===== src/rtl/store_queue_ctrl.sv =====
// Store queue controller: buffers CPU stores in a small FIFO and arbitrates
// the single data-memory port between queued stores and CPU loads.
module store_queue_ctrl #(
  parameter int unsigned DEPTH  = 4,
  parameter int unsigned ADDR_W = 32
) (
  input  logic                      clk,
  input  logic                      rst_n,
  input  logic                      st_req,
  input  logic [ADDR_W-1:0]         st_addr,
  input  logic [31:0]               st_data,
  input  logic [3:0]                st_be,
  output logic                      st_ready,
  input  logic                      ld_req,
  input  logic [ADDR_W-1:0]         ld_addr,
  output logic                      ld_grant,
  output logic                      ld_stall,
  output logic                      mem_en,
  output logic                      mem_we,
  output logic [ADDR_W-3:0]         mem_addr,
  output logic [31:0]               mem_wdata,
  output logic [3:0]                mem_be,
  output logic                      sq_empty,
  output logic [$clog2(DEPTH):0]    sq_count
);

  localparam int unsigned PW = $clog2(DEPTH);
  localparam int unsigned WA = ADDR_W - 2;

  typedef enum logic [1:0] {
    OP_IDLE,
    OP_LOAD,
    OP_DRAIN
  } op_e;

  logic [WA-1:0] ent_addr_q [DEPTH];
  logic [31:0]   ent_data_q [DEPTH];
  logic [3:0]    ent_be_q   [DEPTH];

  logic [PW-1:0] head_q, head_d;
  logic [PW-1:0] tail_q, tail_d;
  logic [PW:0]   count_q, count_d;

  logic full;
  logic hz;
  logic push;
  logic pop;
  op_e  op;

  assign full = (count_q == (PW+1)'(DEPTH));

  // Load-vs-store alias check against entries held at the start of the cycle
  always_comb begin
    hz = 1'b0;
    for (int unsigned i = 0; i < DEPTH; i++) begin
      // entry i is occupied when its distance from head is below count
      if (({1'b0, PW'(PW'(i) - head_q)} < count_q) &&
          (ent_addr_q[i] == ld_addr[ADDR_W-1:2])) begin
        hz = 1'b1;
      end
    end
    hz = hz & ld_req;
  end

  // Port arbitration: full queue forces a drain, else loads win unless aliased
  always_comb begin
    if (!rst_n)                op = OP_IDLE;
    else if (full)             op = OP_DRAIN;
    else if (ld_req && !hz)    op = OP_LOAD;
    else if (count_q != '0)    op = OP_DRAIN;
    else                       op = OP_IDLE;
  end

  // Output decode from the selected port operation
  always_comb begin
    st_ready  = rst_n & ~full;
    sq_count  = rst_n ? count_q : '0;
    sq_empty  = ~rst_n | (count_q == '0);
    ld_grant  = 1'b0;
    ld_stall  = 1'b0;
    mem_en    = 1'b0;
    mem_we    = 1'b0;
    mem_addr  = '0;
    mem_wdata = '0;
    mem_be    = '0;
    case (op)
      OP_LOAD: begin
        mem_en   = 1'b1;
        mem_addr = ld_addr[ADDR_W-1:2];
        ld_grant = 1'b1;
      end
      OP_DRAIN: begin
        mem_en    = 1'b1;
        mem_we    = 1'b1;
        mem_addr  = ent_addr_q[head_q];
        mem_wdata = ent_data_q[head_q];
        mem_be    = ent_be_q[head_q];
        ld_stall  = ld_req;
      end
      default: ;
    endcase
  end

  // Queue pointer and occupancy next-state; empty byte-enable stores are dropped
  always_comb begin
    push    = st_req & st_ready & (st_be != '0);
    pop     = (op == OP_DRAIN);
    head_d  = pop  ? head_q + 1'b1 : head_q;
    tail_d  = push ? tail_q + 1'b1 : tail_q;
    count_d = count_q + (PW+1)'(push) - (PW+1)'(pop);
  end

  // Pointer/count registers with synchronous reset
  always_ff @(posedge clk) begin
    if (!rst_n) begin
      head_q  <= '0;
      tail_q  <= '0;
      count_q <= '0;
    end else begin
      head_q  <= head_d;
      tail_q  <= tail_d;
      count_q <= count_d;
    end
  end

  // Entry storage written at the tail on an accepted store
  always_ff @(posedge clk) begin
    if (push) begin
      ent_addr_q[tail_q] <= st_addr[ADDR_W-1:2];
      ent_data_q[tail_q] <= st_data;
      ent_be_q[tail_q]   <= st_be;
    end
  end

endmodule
= = = =
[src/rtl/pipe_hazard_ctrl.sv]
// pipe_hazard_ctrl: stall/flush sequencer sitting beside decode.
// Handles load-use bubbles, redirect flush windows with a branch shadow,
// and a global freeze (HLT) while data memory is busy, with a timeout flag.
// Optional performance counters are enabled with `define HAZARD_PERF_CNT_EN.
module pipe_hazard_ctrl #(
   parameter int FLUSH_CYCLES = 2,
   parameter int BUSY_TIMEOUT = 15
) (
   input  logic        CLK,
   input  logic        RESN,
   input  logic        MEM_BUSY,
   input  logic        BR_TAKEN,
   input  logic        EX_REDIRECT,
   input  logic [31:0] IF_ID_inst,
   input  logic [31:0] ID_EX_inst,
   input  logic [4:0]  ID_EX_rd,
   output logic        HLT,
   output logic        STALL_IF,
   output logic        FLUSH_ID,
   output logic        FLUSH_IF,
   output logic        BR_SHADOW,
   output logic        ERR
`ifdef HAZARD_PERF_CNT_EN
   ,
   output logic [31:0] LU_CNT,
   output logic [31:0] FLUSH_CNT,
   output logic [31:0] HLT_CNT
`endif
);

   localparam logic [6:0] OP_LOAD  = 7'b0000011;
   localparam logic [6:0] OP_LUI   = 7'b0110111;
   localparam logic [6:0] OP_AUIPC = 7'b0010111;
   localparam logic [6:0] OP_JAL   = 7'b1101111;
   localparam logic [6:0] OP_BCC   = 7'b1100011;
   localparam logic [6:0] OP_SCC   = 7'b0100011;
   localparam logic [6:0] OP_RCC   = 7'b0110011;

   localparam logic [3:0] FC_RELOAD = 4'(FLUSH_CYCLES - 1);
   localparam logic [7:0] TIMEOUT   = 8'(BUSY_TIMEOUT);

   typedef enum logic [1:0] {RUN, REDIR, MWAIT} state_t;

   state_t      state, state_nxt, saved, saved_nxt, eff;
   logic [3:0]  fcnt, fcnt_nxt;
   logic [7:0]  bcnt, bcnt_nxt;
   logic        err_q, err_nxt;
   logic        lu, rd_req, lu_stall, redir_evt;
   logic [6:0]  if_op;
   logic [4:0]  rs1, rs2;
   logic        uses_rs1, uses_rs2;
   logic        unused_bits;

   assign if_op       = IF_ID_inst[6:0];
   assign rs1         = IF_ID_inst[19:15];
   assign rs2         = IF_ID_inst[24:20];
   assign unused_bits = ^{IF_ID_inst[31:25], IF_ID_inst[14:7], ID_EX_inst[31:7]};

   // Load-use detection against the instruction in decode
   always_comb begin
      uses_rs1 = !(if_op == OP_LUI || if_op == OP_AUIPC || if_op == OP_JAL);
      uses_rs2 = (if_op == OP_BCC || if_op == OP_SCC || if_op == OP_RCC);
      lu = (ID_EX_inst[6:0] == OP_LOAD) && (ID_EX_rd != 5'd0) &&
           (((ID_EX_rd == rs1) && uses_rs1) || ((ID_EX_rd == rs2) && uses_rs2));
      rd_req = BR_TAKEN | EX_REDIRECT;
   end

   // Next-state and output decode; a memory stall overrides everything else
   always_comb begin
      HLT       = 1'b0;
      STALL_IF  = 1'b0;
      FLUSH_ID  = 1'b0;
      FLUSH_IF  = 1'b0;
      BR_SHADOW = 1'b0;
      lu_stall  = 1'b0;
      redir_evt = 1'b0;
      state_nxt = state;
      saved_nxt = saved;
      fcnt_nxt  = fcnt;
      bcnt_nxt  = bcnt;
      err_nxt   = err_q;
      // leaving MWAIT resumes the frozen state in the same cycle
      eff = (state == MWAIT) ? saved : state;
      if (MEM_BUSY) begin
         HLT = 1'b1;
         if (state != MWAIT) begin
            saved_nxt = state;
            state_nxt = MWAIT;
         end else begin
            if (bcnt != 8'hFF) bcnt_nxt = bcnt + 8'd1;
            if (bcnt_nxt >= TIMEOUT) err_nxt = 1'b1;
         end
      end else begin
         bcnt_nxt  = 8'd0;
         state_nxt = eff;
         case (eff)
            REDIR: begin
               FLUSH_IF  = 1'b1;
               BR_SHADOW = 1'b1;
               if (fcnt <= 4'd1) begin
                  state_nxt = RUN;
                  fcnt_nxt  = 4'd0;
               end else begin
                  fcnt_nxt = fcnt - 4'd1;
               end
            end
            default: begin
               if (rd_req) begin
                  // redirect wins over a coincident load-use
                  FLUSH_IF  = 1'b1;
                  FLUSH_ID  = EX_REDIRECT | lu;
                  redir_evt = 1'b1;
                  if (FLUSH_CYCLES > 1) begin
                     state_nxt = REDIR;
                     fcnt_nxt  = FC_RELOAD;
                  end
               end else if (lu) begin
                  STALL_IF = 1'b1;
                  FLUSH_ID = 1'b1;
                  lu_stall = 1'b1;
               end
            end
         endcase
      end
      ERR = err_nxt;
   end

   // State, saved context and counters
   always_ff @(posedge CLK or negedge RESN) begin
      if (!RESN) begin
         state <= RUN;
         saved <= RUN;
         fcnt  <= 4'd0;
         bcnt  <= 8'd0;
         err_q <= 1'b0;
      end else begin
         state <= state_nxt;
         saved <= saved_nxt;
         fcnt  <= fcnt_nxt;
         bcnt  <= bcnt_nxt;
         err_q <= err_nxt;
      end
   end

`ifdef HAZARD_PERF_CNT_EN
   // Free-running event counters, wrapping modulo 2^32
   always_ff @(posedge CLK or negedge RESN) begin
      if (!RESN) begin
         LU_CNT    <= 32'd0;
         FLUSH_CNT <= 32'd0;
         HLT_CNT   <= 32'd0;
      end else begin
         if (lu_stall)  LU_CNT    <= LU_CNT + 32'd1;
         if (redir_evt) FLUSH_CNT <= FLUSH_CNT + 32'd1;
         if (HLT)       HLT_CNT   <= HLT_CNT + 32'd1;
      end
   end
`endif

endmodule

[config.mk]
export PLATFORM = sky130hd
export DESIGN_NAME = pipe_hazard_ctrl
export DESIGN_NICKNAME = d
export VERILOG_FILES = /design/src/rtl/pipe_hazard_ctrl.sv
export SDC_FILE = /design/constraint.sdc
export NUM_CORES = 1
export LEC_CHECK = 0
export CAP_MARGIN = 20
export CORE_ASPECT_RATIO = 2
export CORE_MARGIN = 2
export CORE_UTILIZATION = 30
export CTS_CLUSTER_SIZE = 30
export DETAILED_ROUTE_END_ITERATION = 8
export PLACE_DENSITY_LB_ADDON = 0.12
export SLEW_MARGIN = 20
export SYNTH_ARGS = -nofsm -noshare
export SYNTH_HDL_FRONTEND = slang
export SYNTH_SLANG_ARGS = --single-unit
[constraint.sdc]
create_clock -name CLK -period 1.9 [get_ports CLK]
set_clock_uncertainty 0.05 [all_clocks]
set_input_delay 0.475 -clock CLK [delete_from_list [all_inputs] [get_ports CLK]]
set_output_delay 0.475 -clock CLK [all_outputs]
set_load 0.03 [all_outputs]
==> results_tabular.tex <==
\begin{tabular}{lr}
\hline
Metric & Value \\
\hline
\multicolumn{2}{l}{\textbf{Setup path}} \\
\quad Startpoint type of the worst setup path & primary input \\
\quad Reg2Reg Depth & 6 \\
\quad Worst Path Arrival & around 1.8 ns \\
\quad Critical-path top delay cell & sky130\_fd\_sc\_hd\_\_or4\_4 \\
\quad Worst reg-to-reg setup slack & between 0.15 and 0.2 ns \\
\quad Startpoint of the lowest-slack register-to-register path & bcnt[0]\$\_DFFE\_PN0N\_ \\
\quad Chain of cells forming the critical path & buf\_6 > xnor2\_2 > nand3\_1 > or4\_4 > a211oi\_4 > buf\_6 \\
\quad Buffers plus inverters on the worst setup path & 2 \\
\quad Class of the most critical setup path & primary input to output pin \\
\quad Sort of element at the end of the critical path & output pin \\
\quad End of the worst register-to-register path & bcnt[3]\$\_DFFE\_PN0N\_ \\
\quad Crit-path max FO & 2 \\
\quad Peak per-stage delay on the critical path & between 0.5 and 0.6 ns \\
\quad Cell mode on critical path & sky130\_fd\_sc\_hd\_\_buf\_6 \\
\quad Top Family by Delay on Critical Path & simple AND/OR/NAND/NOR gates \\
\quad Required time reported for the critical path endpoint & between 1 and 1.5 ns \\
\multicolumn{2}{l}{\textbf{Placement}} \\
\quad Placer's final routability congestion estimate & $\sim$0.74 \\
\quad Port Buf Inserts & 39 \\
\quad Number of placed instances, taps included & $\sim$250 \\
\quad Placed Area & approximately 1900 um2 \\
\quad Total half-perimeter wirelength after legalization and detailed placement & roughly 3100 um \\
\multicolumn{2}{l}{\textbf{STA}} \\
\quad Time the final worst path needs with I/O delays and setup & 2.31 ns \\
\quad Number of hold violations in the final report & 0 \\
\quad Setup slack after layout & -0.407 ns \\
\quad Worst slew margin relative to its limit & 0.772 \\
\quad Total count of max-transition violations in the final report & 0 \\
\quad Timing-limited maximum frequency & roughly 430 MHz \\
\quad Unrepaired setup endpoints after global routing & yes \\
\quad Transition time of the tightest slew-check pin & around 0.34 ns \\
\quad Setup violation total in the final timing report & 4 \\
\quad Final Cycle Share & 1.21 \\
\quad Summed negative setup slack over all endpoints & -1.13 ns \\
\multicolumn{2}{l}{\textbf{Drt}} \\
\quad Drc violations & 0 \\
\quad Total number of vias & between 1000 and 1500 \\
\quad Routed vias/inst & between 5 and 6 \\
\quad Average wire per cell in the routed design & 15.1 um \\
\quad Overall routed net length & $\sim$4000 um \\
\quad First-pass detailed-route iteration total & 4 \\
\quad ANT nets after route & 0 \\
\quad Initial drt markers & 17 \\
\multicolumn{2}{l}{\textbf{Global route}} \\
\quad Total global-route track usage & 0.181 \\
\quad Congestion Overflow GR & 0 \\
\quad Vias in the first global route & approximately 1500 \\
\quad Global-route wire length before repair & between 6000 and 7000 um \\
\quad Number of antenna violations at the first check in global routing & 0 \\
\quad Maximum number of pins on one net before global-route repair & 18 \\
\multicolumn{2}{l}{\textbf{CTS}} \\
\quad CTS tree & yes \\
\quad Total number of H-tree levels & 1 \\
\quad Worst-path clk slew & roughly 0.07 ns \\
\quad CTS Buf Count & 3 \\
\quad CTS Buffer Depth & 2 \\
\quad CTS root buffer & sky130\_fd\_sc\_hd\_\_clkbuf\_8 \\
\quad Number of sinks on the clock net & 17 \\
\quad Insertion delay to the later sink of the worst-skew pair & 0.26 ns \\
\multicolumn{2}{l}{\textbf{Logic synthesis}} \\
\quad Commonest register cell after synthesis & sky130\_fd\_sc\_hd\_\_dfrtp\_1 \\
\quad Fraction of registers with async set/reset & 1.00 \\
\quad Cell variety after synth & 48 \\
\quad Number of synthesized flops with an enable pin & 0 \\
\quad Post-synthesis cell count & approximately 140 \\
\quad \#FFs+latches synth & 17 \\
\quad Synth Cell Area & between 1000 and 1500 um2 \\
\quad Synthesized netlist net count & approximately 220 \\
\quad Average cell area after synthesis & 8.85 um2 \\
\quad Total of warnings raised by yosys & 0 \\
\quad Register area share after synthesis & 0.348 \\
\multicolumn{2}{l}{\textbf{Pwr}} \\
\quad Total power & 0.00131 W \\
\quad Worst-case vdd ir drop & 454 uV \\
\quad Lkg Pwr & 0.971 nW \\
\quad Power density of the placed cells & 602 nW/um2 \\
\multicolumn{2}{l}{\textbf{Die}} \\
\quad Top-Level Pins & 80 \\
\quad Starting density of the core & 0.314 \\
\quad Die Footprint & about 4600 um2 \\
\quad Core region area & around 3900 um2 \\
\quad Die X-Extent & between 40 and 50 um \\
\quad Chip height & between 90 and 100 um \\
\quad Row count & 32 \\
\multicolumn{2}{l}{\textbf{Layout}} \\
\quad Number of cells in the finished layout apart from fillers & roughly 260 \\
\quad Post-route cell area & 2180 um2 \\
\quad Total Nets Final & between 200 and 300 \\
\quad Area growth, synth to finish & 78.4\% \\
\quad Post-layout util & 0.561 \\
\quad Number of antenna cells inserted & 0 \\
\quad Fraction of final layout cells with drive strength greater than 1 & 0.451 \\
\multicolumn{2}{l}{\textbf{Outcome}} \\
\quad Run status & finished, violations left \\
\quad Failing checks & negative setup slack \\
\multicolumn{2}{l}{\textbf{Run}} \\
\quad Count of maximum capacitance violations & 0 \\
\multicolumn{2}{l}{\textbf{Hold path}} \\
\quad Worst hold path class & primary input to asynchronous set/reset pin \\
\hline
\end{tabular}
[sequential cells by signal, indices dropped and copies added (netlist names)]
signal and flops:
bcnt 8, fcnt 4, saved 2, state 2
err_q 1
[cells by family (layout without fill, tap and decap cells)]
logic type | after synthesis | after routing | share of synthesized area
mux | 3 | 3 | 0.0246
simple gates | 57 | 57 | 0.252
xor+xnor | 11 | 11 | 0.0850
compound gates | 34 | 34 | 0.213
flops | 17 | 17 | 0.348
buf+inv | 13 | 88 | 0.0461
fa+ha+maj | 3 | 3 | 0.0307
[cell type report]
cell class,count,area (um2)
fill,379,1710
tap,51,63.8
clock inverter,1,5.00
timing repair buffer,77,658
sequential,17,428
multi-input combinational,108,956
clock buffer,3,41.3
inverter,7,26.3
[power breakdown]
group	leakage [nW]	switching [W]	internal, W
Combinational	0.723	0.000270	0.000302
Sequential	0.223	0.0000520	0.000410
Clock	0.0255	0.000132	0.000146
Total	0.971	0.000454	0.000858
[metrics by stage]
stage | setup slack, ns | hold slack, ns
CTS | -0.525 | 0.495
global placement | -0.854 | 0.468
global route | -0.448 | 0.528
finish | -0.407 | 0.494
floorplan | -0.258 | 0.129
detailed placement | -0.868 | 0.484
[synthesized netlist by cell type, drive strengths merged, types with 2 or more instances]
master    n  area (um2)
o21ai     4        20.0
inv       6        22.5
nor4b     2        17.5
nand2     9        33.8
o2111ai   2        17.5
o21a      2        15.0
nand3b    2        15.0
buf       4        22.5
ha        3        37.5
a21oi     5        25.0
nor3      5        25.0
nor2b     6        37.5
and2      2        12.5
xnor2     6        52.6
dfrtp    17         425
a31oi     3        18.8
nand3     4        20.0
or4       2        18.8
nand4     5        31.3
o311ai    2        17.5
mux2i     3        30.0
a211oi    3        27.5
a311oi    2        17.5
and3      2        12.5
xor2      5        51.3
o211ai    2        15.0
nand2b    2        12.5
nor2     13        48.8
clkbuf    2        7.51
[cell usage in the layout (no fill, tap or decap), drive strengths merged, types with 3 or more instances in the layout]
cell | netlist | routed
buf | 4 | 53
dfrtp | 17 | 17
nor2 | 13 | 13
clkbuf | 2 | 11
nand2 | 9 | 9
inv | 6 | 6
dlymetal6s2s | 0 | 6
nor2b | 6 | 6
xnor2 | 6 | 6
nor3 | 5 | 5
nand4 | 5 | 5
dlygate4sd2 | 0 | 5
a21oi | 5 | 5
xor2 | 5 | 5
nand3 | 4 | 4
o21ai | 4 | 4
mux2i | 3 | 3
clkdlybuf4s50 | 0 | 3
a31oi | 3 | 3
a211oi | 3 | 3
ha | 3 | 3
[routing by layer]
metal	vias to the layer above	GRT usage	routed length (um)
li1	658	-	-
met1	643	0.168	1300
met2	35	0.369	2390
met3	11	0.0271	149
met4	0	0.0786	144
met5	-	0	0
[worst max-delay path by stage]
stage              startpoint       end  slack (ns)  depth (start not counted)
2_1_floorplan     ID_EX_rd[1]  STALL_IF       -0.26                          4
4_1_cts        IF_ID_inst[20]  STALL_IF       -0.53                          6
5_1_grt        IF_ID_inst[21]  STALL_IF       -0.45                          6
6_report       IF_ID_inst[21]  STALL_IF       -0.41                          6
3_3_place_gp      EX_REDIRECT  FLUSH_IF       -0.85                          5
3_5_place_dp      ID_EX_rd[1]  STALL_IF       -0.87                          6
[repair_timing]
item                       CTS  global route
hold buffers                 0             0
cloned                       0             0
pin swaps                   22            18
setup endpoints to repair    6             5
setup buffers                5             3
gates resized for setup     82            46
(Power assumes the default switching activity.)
= = = =
- [WHAT TO WORK ON] If a line in the material above contains the word "finished", copy it.

- [THE COMPLETED TASK]
\quad Number of cells in the finished layout apart from fillers & roughly 260 \\
\quad Run status & finished, violations left \\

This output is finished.